Managing huge volumes of business data transactions and scalable applications is essential for companies. Business applications continuously send and receive many requests to multiple spots and it is the responsibility of Developers to effectively handle all the requests and make sure enough resources are available for every request. Building scalable applications along with managing data requires scheduled events and Data Pipelines for efficient workflow.
Apache Airflow is a workflow management platform that allows companies to programmatically stage their Data Pipeline tasks. Airflow allows Developers to handle workflows and execute certain events until a defined condition is met. Airflow uses its special operators such as S3KeySensor to manage and configure these events.
The S3KeySensor checks for the key in the S3 bucket at regular intervals and performs defined tasks. In this article, you will learn about Airflow S3KeySensor, understand how to define it with the help of its syntax, and implement S3KeySensor using a simple Python code.
Prerequisites
This is what you need for this article:
- Python installed on your local machine
- Brief knowledge of Python.
- Apache Airflow installed on your local machine.
What is Apache Airflow?
Apache Airflow is a popular platform for workflow management. It helps its users to author, schedule, and monitor their workflows programmatically. When users define their workflows in the form of code, they become more versionable, maintainable, testable, and collaborative. Thus, Airflow makes it easy to manage workflows.

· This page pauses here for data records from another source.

File: config.mk
export PLATFORM = sky130hd
export DESIGN_NAME = sync_fifo
export DESIGN_NICKNAME = d
export VERILOG_FILES = /design/src/rtl/sync_fifo.sv
export SDC_FILE = /design/constraint.sdc
export NUM_CORES = 1
export LEC_CHECK = 0
export BUFFER_PORTS_ARGS = -buffer_cell sky130_fd_sc_hd__buf_2
export CAP_MARGIN = 40
export CORE_MARGIN = 5
export CORE_UTILIZATION = 55
export DETAILED_ROUTE_END_ITERATION = 12
export PLACE_DENSITY = 0.83
export SYNTH_ARGS = -nofsm -noshare
export SYNTH_HDL_FRONTEND = slang
export SYNTH_SLANG_ARGS = --single-unit
File: constraint.sdc
create_clock -name i_clk -period 5.73 [get_ports i_clk]
set_input_delay 0.8595 -clock i_clk [delete_from_list [all_inputs] [get_ports i_clk]]
set_output_delay 0.8595 -clock i_clk [all_outputs]
set_load 0.005 [all_outputs]
File: src/rtl/sync_fifo.sv
// ----------------------------------------------------------------------------
// sync_fifo
//
// Synchronous first-word-fall-through FIFO with fill-level reporting. Holds
// per-request side information (e.g. sub-word address lanes) between request
// acceptance and response return in AXI4-lite width converters.
//
// Parameters:
//   BW      - data word width in bits (>=1)
//   LGFLEN  - log2 of FIFO depth; depth = 2^LGFLEN entries (>=1)
//
// Ports:
//   i_clk    in   1         clock, all state updates on rising edge
//   i_reset  in   1         asynchronous, active-high reset
//   i_wr     in   1         write request
//   i_data   in   BW        write data
//   o_full   out  1         FIFO holds 2^LGFLEN entries
//   o_fill   out  LGFLEN+1  current entry count, 0..2^LGFLEN
//   i_rd     in   1         read/pop request
//   o_data   out  BW        head entry (first-word-fall-through)
//   o_empty  out  1         FIFO holds 0 entries
//
// Build option:
//   SYNC_FIFO_WRITE_ON_FULL_EN - when defined, a write presented while full
//   is accepted if a pop happens in the same cycle (the freed slot is reused).
//   When undefined, any write while full is dropped.
//
// Handshake: a write transfers on a rising edge when i_wr is high and the
// FIFO can take it (!o_full, or a same-cycle pop with the build option); a
// read transfers when i_rd is high and !o_empty. o_data is the head entry
// and is meaningful only while !o_empty. Requests that cannot transfer are
// silently dropped; the requester must watch o_full / o_empty.
// ----------------------------------------------------------------------------
module sync_fifo #(
    parameter int BW     = 8,
    parameter int LGFLEN = 4
) (
    input  logic              i_clk,
    input  logic              i_reset,
    input  logic              i_wr,
    input  logic [BW-1:0]     i_data,
    output logic              o_full,
    output logic [LGFLEN:0]   o_fill,
    input  logic              i_rd,
    output logic [BW-1:0]     o_data,
    output logic              o_empty
);

    localparam logic [LGFLEN:0] PTR_ONE = (LGFLEN+1)'(1);
    localparam logic [LGFLEN:0] DEPTH   = {1'b1, {LGFLEN{1'b0}}};

    // Pointers carry one extra bit so that full (difference == DEPTH) and
    // empty (difference == 0) are distinguishable without a separate flag.
    logic [LGFLEN:0] wr_ptr;
    logic [LGFLEN:0] rd_ptr;
    logic [BW-1:0]   mem [0:(1<<LGFLEN)-1];

    logic w_ok;
    logic r_ok;

`ifdef SYNC_FIFO_WRITE_ON_FULL_EN
    // While full, a same-cycle pop frees the head slot, which is the very
    // slot the write pointer addresses; the head is read out combinationally
    // before the edge, so reusing it is safe.
    assign w_ok = i_wr && (!o_full || i_rd);
`else
    assign w_ok = i_wr && !o_full;
`endif

    assign r_ok = i_rd && !o_empty;

    always_ff @(posedge i_clk or posedge i_reset) begin
        if (i_reset) begin
            wr_ptr <= '0;
            rd_ptr <= '0;
        end else begin
            if (w_ok)
                wr_ptr <= wr_ptr + PTR_ONE;
            if (r_ok)
                rd_ptr <= rd_ptr + PTR_ONE;
        end
    end

    // Storage is intentionally not reset; stale contents are never visible
    // because o_data is don't-care while empty.
    always_ff @(posedge i_clk) begin
        if (w_ok)
            mem[wr_ptr[LGFLEN-1:0]] <= i_data;
    end

    // Fill and both flags are derived from the registered pointers, so they
    // agree in every cycle and follow reset asynchronously.
    assign o_fill  = wr_ptr - rd_ptr;
    assign o_empty = (o_fill == '0);
    assign o_full  = (o_fill == DEPTH);

    // No write-to-read bypass: a word written into an empty FIFO shows up
    // here the cycle after the write.
    assign o_data  = mem[rd_ptr[LGFLEN-1:0]];

endmodule

==> out/metrics.yaml <==
outcome:
  status: "completed"
setup_path:
  setup.worst_path.end_class: "output pin"
  crit_type: "flip-flop to output pin"
  critPathRequiredTime_ps: 4870
  arrival_ps: 3460
  timing.rr.end: "mem[9][3]"
  startpoint_type: "flip-flop"
  cp-endpoint: "o_empty"
  r2r-start: "rd_ptr[2]"
  path_max_fanout: 26
  worstSetupStartpoint: "rd_ptr[2]"
  reg2reg_depth: 8
  r2r_slack_ps: 1800
clocking:
  clockRootBuffer: "clkbuf_8"
  cts_setup_buffers: 0
  clock_latency_ps: 510
  clockBufferDepth: 2
  ctsHoldBuffers: 0
  cts.sink_count: 138
  cts_tree: "done"
  cts_buffers: 17
  clk_pin_slew_ps: 60
  cts.repair.resized: 0
  htreeDepth: 4
power:
  power_density_mw_per_mm2: 546
  p_leak_nw: 2.31
  ir_worst_vdd_v: 0.000332
  total_power_mw: 3.54
synth:
  synth_seq_cells: 138
  ys_types: 33
  yosysTopAreaCellShare_pct: 67.4
  yosys-top-cells-area: "edfxtp_1, mux4_2, dfrtp_1, nand2_1, and3_1"
  syn_avg_cell_area_um2: 18.3
  postSynthCellCount: 312
  synth_top_cell_by_area: "edfxtp_1"
  synth_compound_area_share_pct: 2.54
  synthAdderAreaFrac_pct: 2.33
  netlist_area_mm2: 0.00570
  synth.mux.area_fraction_pct: 13.0
  yosysWarnings: 0
  synth_top_family_by_area: "multiplexers"
  synth-simple-area-share_pct: 6.45
  synth_seq_area_share_pct: 71.8
  synth-xor-area-share_pct: 1.97
  synth_nets: 334
final_layout:
  fill_cells: 698
  drive_gt1_share_pct: 27.3
  areaGrowthSynthToFinish_pct: 13.9
  nNetsFinal: 368
  antenna_cells: 0
route:
  route.detailed.drc: 0
  ant_nets: 0
  avgRoutedWirePerCell_um: 24.2
  vias: 3036
  vias_per_cell: 6.13
  wirelength_mm: 12.0
  first_iter_violations: 355
  dr.pass1.iters: 7
job:
  maxCapViolCount: 0
sta:
  relSlewSlack_pct: 35.5
  postLayoutSetupSlackWorst_ps: 1410
  drv_slew: 0
  rsz0062_at_grt: "no"
  worstMarginPinSlew_ps: 968
  tns_ps: 0
  setup_viol: 0
  finalClockSkew_ps: 9.38
  fmax_mhz: 231
  fin_crit_sh_pct: 75.4
  period_minus_slack_ps: 4320
  hold_viol_final: 0
hold_path:
  min_path_type: "input pin to asynchronous set/reset pin"
floorplanning:
  io_pins: 27
  initial_utilization_pct: 55.8
  die_h_um: 112
  core_area_mm2: 0.0102
  dieArea_mm2: 0.0125
  fp-row-count: 37
  die_x_um: 112
grt:
  antenna_found_initial: 0
  grt_max_degree: 36
  grt_pass1_vias: 3068
  grt_overflow: 0
  grt_use_total_pct: 20.4
  grt_pass1_wl_mm: 18.3
place:
  post-dp-hpwl_mm: 7.93
  routabilityCongestion: 0.859
  port_buffers: 26
  pre_cts_slack_ps: 1900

With Airflow, you can author your workflows in the form of directed acyclic graphs (DAGs). This makes it easy to execute tasks in the correct order and allocate the right resources to them.
Airflow Sensors are very important to DAGs. They check for the occurrence of particular conditions before they can execute tasks in the DAGs. This means that they are good at making DAGs more event-driven. There are different types of Airflow Sensors and they all perform different tasks.

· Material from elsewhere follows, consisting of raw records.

[src/rtl/vh_pow_pkg.sv]
// Shared types for the iterative integer power unit (vh_pow_iter).
//   state_e : control FSM states
//   sc_e    : special-case classification of an accepted operand pair
package vh_pow_pkg;

  typedef enum logic [1:0] {
    IDLE,
    RUN,
    DONE
  } state_e;

  typedef enum logic [2:0] {
    NONE,       // ordinary case, iterate
    ZERO_EXP,   // b == 0 -> 1
    UNDEF,      // 0 ** negative -> x
    ONE,        // 1 ** negative -> 1
    MINUS_ONE,  // -1 ** negative -> +/-1 by parity
    ZERO        // any other base ** negative -> 0
  } sc_e;

endpackage

[src/rtl/vh_pow_step.sv]
// One truncating square-and-multiply step, purely combinational.
//   acc_i       : running product
//   base_i      : current base power (a ** 2^k)
//   bit_i       : exponent bit k
//   acc_next_o  : acc_i * base_i when bit_i is set, else acc_i (truncated)
//   base_next_o : base_i squared (truncated)
module vh_pow_step #(
  parameter int Y_WIDTH = 8
) (
  input  logic [Y_WIDTH-1:0] acc_i,
  input  logic [Y_WIDTH-1:0] base_i,
  input  logic               bit_i,
  output logic [Y_WIDTH-1:0] acc_next_o,
  output logic [Y_WIDTH-1:0] base_next_o
);

  always_comb begin
    acc_next_o  = bit_i ? acc_i * base_i : acc_i;
    base_next_o = base_i * base_i;
  end

endmodule

[src/rtl/vh_pow_iter.sv]
// Iterative integer power: y = a ** b modulo 2^Y_WIDTH, with IEEE 1364-2005
// semantics for negative exponents. LSB-first square-and-multiply, one
// exponent bit per cycle; special cases resolve in a single cycle.
// Ports:
//   clk, rst            : clock, asynchronous active-high reset
//   in_valid / in_ready : operand handshake (ready only in IDLE)
//   a, b                : base and exponent, captured on accept
//   out_valid/out_ready : result handshake (valid only in DONE)
//   y, y_undef          : result and "result is x" flag (0 ** negative)
// Build option: define VH_POW_EARLY_EXIT_EN to leave RUN as soon as the
// remaining exponent bits are all zero; results are identical either way.
module vh_pow_iter
  import vh_pow_pkg::*;
#(
  parameter int A_WIDTH  = 8,
  parameter int B_WIDTH  = 8,
  parameter int Y_WIDTH  = 8,
  parameter int A_SIGNED = 0,
  parameter int B_SIGNED = 0
) (
  input  logic               clk,
  input  logic               rst,
  input  logic               in_valid,
  output logic               in_ready,
  input  logic [A_WIDTH-1:0] a,
  input  logic [B_WIDTH-1:0] b,
  output logic               out_valid,
  input  logic               out_ready,
  output logic [Y_WIDTH-1:0] y,
  output logic               y_undef
);

  localparam int CW = $clog2(B_WIDTH + 1);

  state_e             state_q, state_d;
  logic [Y_WIDTH-1:0] acc_q, acc_d;
  logic [Y_WIDTH-1:0] base_q, base_d;
  logic [B_WIDTH-1:0] exp_q, exp_d;
  logic [CW-1:0]      cnt_q, cnt_d;
  logic               undef_q, undef_d;

  logic [64:0]        a_wide;
  logic [Y_WIDTH-1:0] a_ext;
  logic               b_neg;
  sc_e                sc;
  logic [Y_WIDTH-1:0] special_y;
  logic [Y_WIDTH-1:0] acc_step, base_step;
  logic               last_step;

  // The base is classified on its full extended value so that a base wider
  // than Y_WIDTH is not mistaken for 0/1/-1 after truncation.
  always_comb begin
    if (A_SIGNED != 0) a_wide = {{(65-A_WIDTH){a[A_WIDTH-1]}}, a};
    else               a_wide = {{(65-A_WIDTH){1'b0}}, a};
  end

  assign a_ext = a_wide[Y_WIDTH-1:0];
  assign b_neg = (B_SIGNED != 0) && b[B_WIDTH-1];

  always_comb begin
    sc = NONE;
    if (b == '0)                sc = ZERO_EXP;
    else if (b_neg) begin
      if (a_wide == '0)         sc = UNDEF;
      else if (a_wide == 65'd1) sc = ONE;
      else if (a_wide == '1)    sc = MINUS_ONE;
      else                      sc = ZERO;
    end
  end

  always_comb begin
    case (sc)
      ZERO_EXP, ONE: special_y = Y_WIDTH'(1);
      MINUS_ONE:     special_y = b[0] ? '1 : Y_WIDTH'(1);
      default:       special_y = '0;
    endcase
  end

  vh_pow_step #(.Y_WIDTH(Y_WIDTH)) u_step (
    .acc_i      (acc_q),
    .base_i     (base_q),
    .bit_i      (exp_q[0]),
    .acc_next_o (acc_step),
    .base_next_o(base_step)
  );

`ifdef VH_POW_EARLY_EXIT_EN
  assign last_step = (cnt_q == CW'(B_WIDTH - 1)) || ((exp_q >> 1) == '0);
`else
  assign last_step = (cnt_q == CW'(B_WIDTH - 1));
`endif

  always_comb begin
    state_d = state_q;
    acc_d   = acc_q;
    base_d  = base_q;
    exp_d   = exp_q;
    cnt_d   = cnt_q;
    undef_d = undef_q;
    case (state_q)
      IDLE: begin
        if (in_valid) begin
          undef_d = (sc == UNDEF);
          if (sc == NONE) begin
            acc_d   = Y_WIDTH'(1);
            base_d  = a_ext;
            exp_d   = b;
            cnt_d   = '0;
            state_d = RUN;
          end else begin
            acc_d   = special_y;
            state_d = DONE;
          end
        end
      end
      RUN: begin
        acc_d  = acc_step;
        base_d = base_step;
        exp_d  = exp_q >> 1;
        cnt_d  = cnt_q + CW'(1);
        if (last_step) state_d = DONE;
      end
      DONE: begin
        if (out_ready) begin
          state_d = IDLE;
          undef_d = 1'b0;
        end
      end
      default: state_d = IDLE;
    endcase
  end

  always_ff @(posedge clk or posedge rst) begin
    if (rst) begin
      state_q <= IDLE;
      acc_q   <= '0;
      base_q  <= '0;
      exp_q   <= '0;
      cnt_q   <= '0;
      undef_q <= 1'b0;
    end else begin
      state_q <= state_d;
      acc_q   <= acc_d;
      base_q  <= base_d;
      exp_q   <= exp_d;
      cnt_q   <= cnt_d;
      undef_q <= undef_d;
    end
  end

  assign in_ready  = (state_q == IDLE);
  assign out_valid = (state_q == DONE);
  assign y         = acc_q;
  assign y_undef   = undef_q;

endmodule
[config.mk]
export PLATFORM = sky130hd
export DESIGN_NAME = vh_pow_iter
export DESIGN_NICKNAME = d
export VERILOG_FILES = /design/src/rtl/vh_pow_pkg.sv /design/src/rtl/vh_pow_step.sv /design/src/rtl/vh_pow_iter.sv
export SDC_FILE = /design/constraint.sdc
export NUM_CORES = 1
export LEC_CHECK = 0
export ABC_AREA = 0
export CORE_UTILIZATION = 50
export CTS_CLUSTER_DIAMETER = 30
export CTS_CLUSTER_SIZE = 8
export DETAILED_ROUTE_END_ITERATION = 8
export GPL_TIMING_DRIVEN = 0
export PLACE_DENSITY = 0.71
export SLEW_MARGIN = 30
export SYNTH_ARGS = -nofsm -noshare
export SYNTH_HDL_FRONTEND = slang
export SYNTH_HIERARCHICAL = 1
export SYNTH_SLANG_ARGS = --single-unit
[constraint.sdc]
create_clock -name clk -period 6.4 [get_ports clk]
set_input_delay 0.64 -clock clk [delete_from_list [all_inputs] [get_ports clk]]
set_output_delay 0.64 -clock clk [all_outputs]
set_load 0.01 [all_outputs]
==> impl_results.md, run 1 <==
- Status: finished clean
- Nets: 449
- Horiz. Die Dim: 81.51 um
- Slew margin rel.: 57.55%
- Hold WC Path Type: flip-flop to flip-flop
- Die Span Y: 81.51 um
- RSZ-0062 raised after global routing: no
- Ports: 31
- Longest Clk Path Bufs: 2
- Setup Fix Bufs, Post-CTS: 0
- Slew of the pin with the lowest slew margin: 0.6358 ns
- CTS Hold Buffers Added: 0
- Total die area: 6643 sq um
- Critical path data arrival time: 4.73 ns
- Post-route ant nets: 0
- Initial DRC Count: 83
- Ranking of synthesized cells by area: dfrtp_1 24%, fa_1 13%, ha_1 11%, inv_1 5.7%, a211oi_1 5.2%
- Critical path class: flip-flop to flip-flop
- Tot GR Track Use: 23.05%
- Max-Cap Viols: 0
- Vias per cell: 5.374
- Largest net degree at the start of global routing: 31
- CTS buffer count: 5
- CP endpoint kind: flip-flop
- Routed via count: 2445
- Cell Rows: 28
- Post-route clock period utilization: 71.28%
- Final Hold Viols: 0
- R2r endpoint: y[7]
- Commonest cells after routing, fill and taps aside: 47 x inv_1, 35 x nor2_1, 30 x dfrtp_1, 29 x ha_1, 29 x clkdlybuf4s50_1
- Final setup vio count: 0
- Most frequent cell on the critical path: fa_1
- Skew-Pair Late Insertion Delay: 0.28 ns
- Count of cell types in the netlist: 39
- Grt ovf: 0
- HPWL after DPL: 5103 um
- Critical-path top delay cell: fa_1
- Syn Inst Count: 341
- Most common cell after layout, fill and taps aside: inv_1
- Vias in the first global route: 2456
- Max Clock Freq: 219.2 MHz
- Diodes inserted: 0
- CTS root buffer: clkbuf_8
- Syn Area/Cell: 9.268 sq um
- WP data required: 6.57 ns
- WL/cell: 14.81 um
- Reg2reg start: base_q[2]
- Layout area overhead: 15.28%
- Netlist Area Pre-Place: 3161 sq um
- DR DRC count: 0
- Critical Path Source Type: flip-flop
- Crit-path max FO: 10
- Post_cts resized: 0
- Initial antenna violation count: 0
- Core Area: 6026 sq um
- Sum of negative setup slack: 0 ns
- Worst Hold End: cnt_q[3]
- First-pass GRT wire length: 11640 um
- Setup Skew: 0.007856 ns
- # H-tree levels: 2
- Ys Warns: 6
- Crit path max-delay family: adder cells
- Routability cong.: 0.8375
- CTS tree: done
- Synthesized flop and latch total: 30
- R2R Setup Slk: 1.84 ns
- CP Buf/Inv Count: 3
- R2R depth: 14
- TritonCTS Sinks: 30
- Slowest Stage Delay on Critical Path: 0.54 ns
- Layout cells sized above 1: 10.26%
- Post-synthesis sequential area ratio: 23.75%
- Synth top area share: 23.75%
- Worst hold start: cnt_q[3]
- Slew Viols, Final: 0
- Routed WL: 6738 um
- Port bufs: 29
- DR pass1 iterations: 4
- Crit-path cells: clkbuf_1 > nand2_1 > fa_1 > fa_1 > inv_1 > fa_1 > inv_1 > fa_1 > xor2_1 > xnor3_1 > xnor3_1 > xnor3_1 > mux2_4 > a22o_1
- Initial Utilization: 52.45%
- Post-synth top area cell: dfrtp_1
- Post-layout minimum cycle time: 4.562 ns
- Clock slew at reported path FFs: 0.07 ns
- Hold Path Depth: 2
==> sequential cells by signal, summed over array words and instances (netlist names) <==
name	flops
state_q	2
base_q	8
exp_q	8
y	8
cnt_q	4
==> logic make-up after synthesis <==
family | Yosys count | synth area share [%]
compound gates | 64 | 15.84
xor+xnor | 22 | 7.403
fa+ha+maj | 50 | 24.78
buf+inv | 67 | 9.501
flops | 30 | 23.75
mux | 6 | 2.256
other cells | 2 | 0.2376
simple gates | 100 | 16.23
==> cell usage after synthesis <==
| library cell | number |
|---|---|
| inv_1 | 48 |
| and2_1 | 26 |
| buf_2 | 6 |
| nor2b_1 | 4 |
| nor4_4 | 2 |
| a211oi_2 | 8 |
| mux2_4 | 1 |
| xnor2_1 | 16 |
| nand2b_1 | 4 |
| mux2_2 | 5 |
| clkbuf_1 | 5 |
| nor3b_1 | 1 |
| nor2_1 | 35 |
| a211o_2 | 1 |
| buf_6 | 3 |
| a21boi_0 | 1 |
| ha_1 | 29 |
| o21ai_0 | 4 |
| conb_1 | 2 |
| or3b_1 | 1 |
| a22o_1 | 7 |
| xnor3_1 | 3 |
| a21oi_1 | 8 |
| nand3_1 | 1 |
| and3b_1 | 1 |
| a211oi_1 | 22 |
| a22oi_1 | 2 |
| o311ai_1 | 1 |
| xor2_1 | 3 |
| dfrtp_1 | 30 |
| fa_1 | 21 |
| nand2_1 | 24 |
| o221ai_1 | 1 |
| o21bai_1 | 2 |
| or3_1 | 1 |
| buf_4 | 5 |
| a21o_1 | 4 |
| o21ai_1 | 2 |
| a32oi_1 | 1 |
==> worst reg2reg max path: stages (launching register included) <==
cell	delay (ns)
dfrtp_1	0.42
clkbuf_1	0.37
nand2_1	0.12
fa_1	0.41
fa_1	0.54
inv_1	0.05
fa_1	0.48
inv_1	0.06
fa_1	0.43
xor2_1	0.18
xnor3_1	0.34
xnor3_1	0.38
xnor3_1	0.21
mux2_4	0.26
a22o_1	0.20
==> worst max path at each step <==
stage / from / endpoint / slack [ns] / cells after the start
floorplan: base_q[2] / y[7] / 2.18 / 14
global placement: base_q[2] / y[7] / 1.86 / 14
detailed placement: base_q[2] / y[7] / 1.86 / 14
CTS: base_q[2] / y[7] / 1.84 / 14
global route: base_q[2] / y[7] / 1.70 / 14
finish: base_q[2] / y[7] / 1.84 / 14
==> routing by layer <==
metal	vias to the layer above	routed length [um]	GRT usage (%)
li1	1198	-	-
met1	1190	3181	32.13
met2	49	3297	37.75
met3	8	193	2.889
met4	0	66	5.893
met5	-	0	0
==> stage by stage <==
| stage | hold slack (ns) | setup WS (ns) | instance area [sq um] | instances | utilization, % |
|---|---|---|---|---|---|
| after floorplan | 0.4840 | 2.180 | 3168 | 343 | - |
| after global placement | 0.5234 | 1.861 | 3552 | 447 | 58.95 |
| after detailed placement | 0.5266 | 1.860 | 3552 | 447 | 58.95 |
| after CTS | 0.5409 | 1.841 | 3643 | 455 | 60.47 |
| after global routing | 0.5954 | 1.699 | 3643 | 455 | 60.47 |
| final | 0.5453 | 1.838 | 3643 | 455 | 60.47 |
==> area by class of cell <==
cell class / count / area (sq um)
sequential: 30 / 750.7
inverter: 48 / 180.2
buffer: 19 / 120.1
clock buffer: 7 / 86.33
clock inverter: 1 / 5.005
multi-input combinational: 246 / 2117
fill: 546 / 2382
timing repair buffer: 29 / 290.3
tap: 75 / 93.84
Power of run 1 is left out: the tool's default activity adds up to more than one toggle a clock period on the data nets, which glitch-free logic cannot reach.
==> inputs of run 2 (changes only) <==
--- a/config.mk
+++ b/config.mk
@@ -11,7 +11,7 @@
 export CTS_CLUSTER_SIZE = 8
 export DETAILED_ROUTE_END_ITERATION = 8
 export GPL_TIMING_DRIVEN = 0
-export PLACE_DENSITY = 0.71
+export PLACE_DENSITY = 0.74
 export SLEW_MARGIN = 30
 export SYNTH_ARGS = -nofsm -noshare
 export SYNTH_HDL_FRONTEND = slang
==> constraint.sdc (replaced) <==
create_clock -name clk -period 3.81 [get_ports clk]
set_input_delay 0.381 -clock clk [delete_from_list [all_inputs] [get_ports clk]]
set_output_delay 0.381 -clock clk [all_outputs]
set_load 0.01 [all_outputs]
==> impl_results.md, run 2 (synthesized netlist as in run 1, its figures left out) <==
- Status: finished clean
- # H-tree levels: 2
- Post-route clock period utilization: 99.37%
- Crit path max-delay family: adder cells
- Pre-CTS WS: -0.2182 ns
- Critical path data arrival time: 3.95 ns
- Horiz. Die Dim: 81.51 um
- Setup Skew: 0.01014 ns
- Vias in the first global route: 2551
- Slowest Stage Delay on Critical Path: 0.52 ns
- Largest net degree at the start of global routing: 31
- Fin worst setup slack: 0.02391 ns
- Skew-Pair Late Insertion Delay: 0.28 ns
- WP data required: 3.97 ns
- First-pass GRT wire length: 12050 um
- Initial Utilization: 52.45%
- Post-layout minimum cycle time: 3.786 ns
- Routability cong.: 0.7753
- Slew margin rel.: 58.38%
- Initial antenna violation count: 0
- DP Area: 3588 sq um
- CP Buf/Inv Count: 4
- Design area: 3895 sq um
- Max-Cap Viols: 0
- Critical-path top delay cell: fa_2
- TritonCTS Sinks: 30
- FILL cells: 498
- Crit-path cells: buf_6 > nand2_1 > fa_2 > fa_1 > inv_1 > fa_1 > inv_1 > fa_2 > inv_2 > ha_4 > a21oi_4 > xnor3_1 > mux2_4 > a22o_1
- Fin util: 64.64%
- Slew of the pin with the lowest slew margin: 0.6234 ns
- Final Hold Viols: 0
- HPWL after DPL: 5134 um
- CP endpoint kind: flip-flop
- Clock slew at reported path FFs: 0.07 ns
- CTS root buffer: clkbuf_8
- Hold WC Path Type: input pin to async pin
- Commonest cells after routing, fill and taps aside: 44 x inv_1, 35 x nor2_1, 29 x clkdlybuf4s50_1, 26 x and2_1, 24 x ha_1
- Layout cells sized above 1: 20.76%
- Nets: 464
- WL/cell: 14.84 um
- CTS tree: done
- Layout area overhead: 23.24%
- Core Area: 6026 sq um
- Crit-path max FO: 3
- DR DRC count: 0
- Critical path class: flip-flop to flip-flop
- Initial DRC Count: 84
- DR pass1 iterations: 4
- Max Clock Freq: 264.1 MHz
- Final setup vio count: 0
- Sum of negative setup slack: 0 ns
- Routed WL: 6977 um
- Total die area: 6643 sq um
- Ports: 31
- Longest Clk Path Bufs: 2
- Tot GR Track Use: 24.03%
- Post-route ant nets: 0
- Slew Viols, Final: 0
- Die Span Y: 81.51 um
- RSZ-0062 raised after global routing: yes
- Cell Rows: 28
- Most common cell after layout, fill and taps aside: inv_1
- CTS Hold Buffers Added: 0
- Port bufs: 29
- Critical Path Source Type: flip-flop
- CTS buffer count: 5
- Routed via count: 2499
- Grt ovf: 0
- Diodes inserted: 0
- Vias per cell: 5.317
-- run 2: changes by cell type in the layout (fill, tap and decap cells not counted), moves of 5 or more --
| cell | before | now |
|---|---|---|
| ha_1 | 29 | 24 |
| dfrtp_1 | 30 | 22 |
| buf_4 | 5 | 20 |
| dfrtp_2 | 0 | 8 |
-- run 2: what timing repair did --
item | 4_1_cts | 5_1_grt
setup endpoints to repair | 3 | 3
buffers inserted | 12 | 3
gates resized for setup | 18 | 11
pin swaps | 12 | 4
endpoints found under the hold margin | 0 | 0
-- run 2: final cells by class --
class                      instances  area (sq um)  share of cell area, %
clock inverter                     1         5.005                 0.1285
multi-input combinational        246          2220                  56.99
buffer                            19         142.6                  3.662
tap                               75         93.84                  2.409
inverter                          48         180.2                  4.626
sequential                        30         760.7                  19.53
clock buffer                       7         86.33                  2.217
timing repair buffer              44         406.6                  10.44
-- run 2: routing by layer --
layer | global-route usage [%] | share of wire, % | routed length [um] | vias to the layer above
met3 | 2.667 | 2.3 | 162 | 7
met4 | 7.679 | 1.3 | 92 | 0
li1 | - | - | - | 1216
met1 | 31.61 | 45 | 3163 | 1234
met2 | 41.17 | 51 | 3559 | 42
met5 | 0 | 0 | 0 | -
-- run 2: path summary, 6_finish.rpt --
check / from / to / slack, ns / cells past startpoint
setup reg to reg: base_q[3] / y[7] / 0.02 / 14
min in group clk: exp_q[7] / exp_q[7] / 0.54 / 2
setup / recovery: base_q[3] / y[7] / 0.02 / 14
max in group asynchronous: rst / y[1] / 2.86 / 2
hold / removal: rst / y[5] / 0.50 / 2
hold reg to reg: exp_q[7] / exp_q[7] / 0.54 / 2
-- run 2: stage by stage --
step / std cells / hold slack [ns]
global route: 470 / 0.5741
detailed placement: 447 / 0.5358
floorplan: 343 / 0.4717
finish: 470 / 0.4956
CTS: 467 / 0.5192
global placement: 447 / 0.5231
Power of run 2 is left out for the same reason.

To learn more about building robust data pipelines with Airflow, check out Hevo’s resources.
Key Features of Apache Airflow
Some of the main features of Apache Airflow are given below.
- Easy Integrations: Airflow comes with any operators that allow users to easily integrate it with many applications and cloud platforms such as Google, AWS, Azure, etc, for developing scalable applications.
- Supports Python: Python is easy to learn and code that is widely used in the industry for developing modern applications. Airflow uses standard python language for creating DAGs and integrating with other platforms for deployment.
- Open Source: Airflow is free to use and has a large community of active users that makes it easier for developers to availability of resources.
- Graphical UI: Airflow comes with a web application to monitor the real-time status of running tasks and DAGs.
To know more about Apache Airflow, check out its official site.
Hevo Data, a No-code Data Pipeline helps to load data from any data source such as Databases, SaaS applications, Cloud Storage, SDK,s, and Streaming Services and simplifies the ETL process. It supports 150+ data sources (including 60+ free data sources) and is a 3-step process by just selecting the data source, providing valid credentials, and choosing the destination. Hevo not only loads the data onto the desired Data Warehouse/destination but also enriches the data and transforms it into an analysis-ready form without having to write a single line of code.
Check out why Hevo is the Best:
- Secure & Reliable: Hevo’s fault-tolerant architecture ensures secure, consistent data handling with zero loss and automatic schema management.
- User-Friendly & Scalable: Hevo’s simple UI makes it easy for new users, while its horizontal scaling manages growing data volumes with minimal latency.
- Efficient Data Transfer: Hevo supports real-time, incremental data loads, optimizing bandwidth usage for both ends.
- Live Monitoring & Support: Hevo provides live data flow monitoring and 24/5 customer support via chat, email, and calls.
Sign up here for a 14-Day Free Trial!
What is Airflow S3KeySensor?
Apache Airflow Sensors are special operators designed to wait for certain events or conditions to happen. They check for the occurrence of these events at particular intervals. If it finds that the condition has been met, the condition is marked as successful and the DAG moves to the downstream tasks. If the condition is not yet met, the sensor waits for some time before checking whether it has been met. All sensors inherit from the BaseSensorOperator.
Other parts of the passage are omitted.